Now of course, access to basic means of saving and transacting, not to mention the much-praised growth of the micro-credit industry, is very different from the baroque toxic instruments created on Wall Street and in the City. I'm certain that if this book had been written in 2008 rather than before 2003 its tone would have been very different – even though, as the title indicates, its authors were already alert to the dangers of all of finance being tainted by the excesses of the markets. They did have the warning of the 2001 tech crash fresh in their minds, not to mention LTCM and the Asian crisis. What's more Raghuram Rajan is famously one of the economists (and there are more of them than popularly believed) who warned in advance about the dangers of about the present crash.

Having said that, the book is still a useful reminder that finance is an essential tool for people who want to better their lot in life. This is especially true for those who are very poor indeed.  A book I've raved about before, Portfolios of the Poor, spells out in great detail how poor people are hampered by not being able to save and spend money in safe and convenient ways. The success of MPesa, the mobile transactions scheme, in Kenya, and other mobile phone-based schemes, demonstrates the untapped demand (see this blog post by Tom Noyes, as well as our 2007 Vodafone report on m-transactions available from the Enlightenment Economics website). So does the growth of microcredit and online lending schemes such as Kiva.

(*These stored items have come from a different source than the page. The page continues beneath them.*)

What follows belongs to an exercise in optimizing a design on an open flow for small area, a short achievable clock period and few clock cycles; a production flow would make more cautious choices.
The RTL was checked by simulation tests, not by an equivalence proof against the original design.
No activity file was given, so power comes from the tool's default toggle rates.

## rev 12
Design bse_keybuild, start of the top module:
module bse_keybuild (
    input  wire       clk,
    input  wire       rst,
    input  wire       in_valid,
    output wire       in_ready,
    input  wire [7:0] in_data,
    input  wire       in_last,
    input  wire [7:0] tf_num,
    input  wire [7:0] tf_den,
    output wire       out_valid,
    input  wire       out_ready,
    output wire [7:0] out_data,
    output wire       out_last
);
Size in the first run: roughly 20000 cells after synthesis, about 170000 sq um of cells after synthesis.
export LEC_CHECK = 0
export ABC_CLOCK_PERIOD_IN_PS = 3500
export CAP_MARGIN = 20
export CORE_MARGIN = 2
export CORE_UTILIZATION = 62
export PLACE_DENSITY = 0.72
export SETUP_SLACK_MARGIN = 5
export SLEW_MARGIN = 20
create_clock -name core_clock -period 11.0 [get_ports {clk}]
standard.sh (not shown) runs the stock make flow with config.mk's settings and CLKGATE_MAP_FILE= SYNTH_SCRIPT=/design/flow/synth_recipe.tcl, a recipe that flattens the netlist after the stock synthesis.
==> flow/flow/run.sh <==
#!/bin/bash
set -euo pipefail
MARGIN=${MARGIN:-7}
bash standard.sh synth > synth.log 2>&1
# the make call of standard.sh, with the margin changed
MAKECMD=$(grep '^make ' standard.sh | sed -e "s/SETUP_SLACK_MARGIN=[0-9.]*/SETUP_SLACK_MARGIN=${MARGIN}/" -e 's/"\${@:-finish}"/finish/')
eval "$MAKECMD" > layout.log 2>&1
# write the final DEF as standard.sh does
sed -n '/^if \[\[ -f/,/^fi/p' standard.sh > write_def.sh
bash write_def.sh > write_def.log 2>&1
test -f out/final.def
Every stage of rev 12 finished as expected; the final checks, on the other hand, flagged antenna rules, which means the layout fails.
Testbench counts of rev 12, summed over its fixed seeds: cycles 78,949.
Relative to rev 12, the following input files were edited for rev 13:
-- flow/design.v --
<<< rev 12, line 207
    reg  [7:0] stop_sel;
    wire       stop2 = srch_busy && one_r && (ph == PH_P2);
    reg  [7:0] nxt_sel;
    always @(posedge clk) nxt_sel <= msb8(lvl - 8'd1);
    assign sel_d = q_init ? (init_lvl ? ((lvl != 8'd0) ? nxt_sel : stop_sel) : sel_total) :
                   s_start ? 8'h80 :
                   stop2 ? 8'd0 : srch_busy ? (sel >> 1) : sel;
>>> rev 13, line 207
    reg  [7:0] stop_sel;
    wire       stop2 = srch_busy && one_r && (ph == PH_P2);
    assign sel_d = q_init ? (init_lvl ? ((lvl != 8'd0) ? msb8(lvl) : stop_sel) : sel_total) :
                   s_start ? 8'h80 :
                   stop2 ? 8'd0 : srch_busy ? (sel >> 1) : sel;
<<< rev 12, line 233
    wire [20:0] rem_n = rem - {1'b0, ld};
    reg  [8:0]  rank;
    reg         pick1_r;         
    reg  [8:0]  k2;
    wire        ge = nt_ok && ge_r;
>>> rev 13, line 231
    wire [20:0] rem_n = rem - {1'b0, ld};
    reg  [8:0]  rank;
    reg  [8:0]  k2;
    wire        ge = nt_ok && ge_r;
<<< rev 12, line 333
            smode      <= 1'b0;
            spick_r    <= 1'b0;
            pick1_r    <= 1'b0;
            pcnt       <= 9'd0;
            ep_v       <= 1'b0;
>>> rev 13, line 330
            smode      <= 1'b0;
            spick_r    <= 1'b0;
            pcnt       <= 9'd0;
            ep_v       <= 1'b0;
<<< rev 12, line 411
                    nt_ok <= 1'b1;
            end
            pick1_r <= p1_pick;
            if (pick1_r) begin
                rem  <= rem_n;
                ge_r <= rem_n[20] || (rem_n == 21'd0);
                rank <= rank + 9'd1;
            end
            ep_v <= 1'b0;
            room <= ({1'b0, fq_n} + {3'd0, ep_v} + {3'd0, p2_pick} - {3'd0, fq_pop}) < FQ;
>>> rev 13, line 407
                    nt_ok <= 1'b1;
            end
            ep_v <= 1'b0;
            room <= ({1'b0, fq_n} + {3'd0, ep_v} + {3'd0, p2_pick} - {3'd0, fq_pop}) < FQ;
<<< rev 12, line 462
                    end
                    case (sub)
                        SU_SRCH: if (!q_init && !s_start && (!srch_busy || (!smode && sel[0]))) begin
                            sub   <= smode ? SU_SADD : SU_PICK;
                            pk_en <= !ge && !smode;
>>> rev 13, line 452
                    end
                    case (sub)
                        SU_SRCH: if (!srch_busy && !q_init && !s_start) begin
                            sub   <= smode ? SU_SADD : SU_PICK;
                            pk_en <= !ge && !smode;
<<< rev 12, line 472
                        end
                        SU_PICK: if (p1_pick) begin
                            if (single) begin
                                pk_en <= 1'b0;
>>> rev 13, line 462
                        end
                        SU_PICK: if (p1_pick) begin
                            rem  <= rem_n;
                            ge_r <= rem_n[20] || (rem_n == 21'd0);
                            rank <= rank + 9'd1;
                            if (single) begin
                                pk_en <= 1'b0;
## What came out
- No stage failed in rev 13, and the final checks on the layout all came back clean.
- On final cell count: between rev 12 and rev 13, it ends up higher for rev 13.
- Compared with rev 12, rev 13 shows routability congestion estimate higher by 0.027.
- Worst-case hold slack: rev 13 vs rev 12 — no meaningful difference
- Diff rev 13..rev 12 | number of buffers inserted during clock tree synthesis | negligible
- Row clock buffer count: rev 13 lower / rev 12 higher
- Rev 12 → rev 13: sum of routed wire length over all layers grew by about 1%; area of the core was more or less identical; worst setup slack increased 140 ps.
- Compared with rev 12, rev 13 is the more power-hungry design.
- Higher wire length of the first global-routing pass was reported by rev 13, not rev 12.
- Summary of rev 13 over rev 12: register-to-register slack rose by 140 ps; reported net switching power up 1.9%; flip-flop and latch power shows no meaningful change.
Testbench counts of rev 13, summed over its fixed seeds: cycles 79,612.

re-timing with driven ports:
The results above use ideal ports. As a check the final layouts listed here were re-extracted and re-timed, cells and wires unchanged.
Step 1 sets driving cells, clkbuf_16 on the clock port and buf_2 on the other inputs (assumed; they add their load-dependent delay and slew).
Step 2 also shifts input and output timing later by t, the mid clock arrival at the registers, as if the neighbouring blocks saw the same clock.
Slacks: ideal ports / drivers / drivers and shift; pairs: ideal ports / drivers.
| run | t (ns) | setup slack, ns | worst setup path after step 2 | latest minus earliest clock arrival (ns) |
|---|---|---|---|---|
| rev 12 | 1.086 | 6.547 / 6.547 / 6.266 | input to register | 0.081 / 0.082 |
| rev 13 | 1.095 | 6.686 / 6.686 / 6.065 | input to register | 0.077 / 0.077 |
For rev 13, which loses most, drivers alone change the setup slack by 0.000 ns; drivers and shift together by -0.621 ns.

This book's central argument is that it's a constant battle to make capitalism work for everyone because it is so often distorted by powerful interests to work for them – hence the need to save it from these 'capitalists'. Enforcing competition is a fundamentally important task, and one which often fails, especially in financial markets. But, as the authors acknowledge, it's difficult to sell the public interest argument for financial capitalism. A crisis causes public revulsion. And as they warn about the 1930s:

“The changed attitude to markets provided a convenient cover for the resurgence of private interests against markets and competition. While the proximate cause of the reversal might have been public disaffection with markets, the forms government intervention took and its duration are better explained by the machinations of the incumbents. It took over half a century to undo the constraints imposed on markets during those few years.”

Read now, the book is an argument for political support for markets against the power of vested interests. Is that what the outcome of the reaction to this crash will be? Or will powerful financial sector interests stack the operation of the markets in their own interests once again? Judging from how effectively they've got taxpayers to bail out their recent mistakes, I'm not optimistic about the prospects for a revival of effective competition in banking. We'll have to wait and see.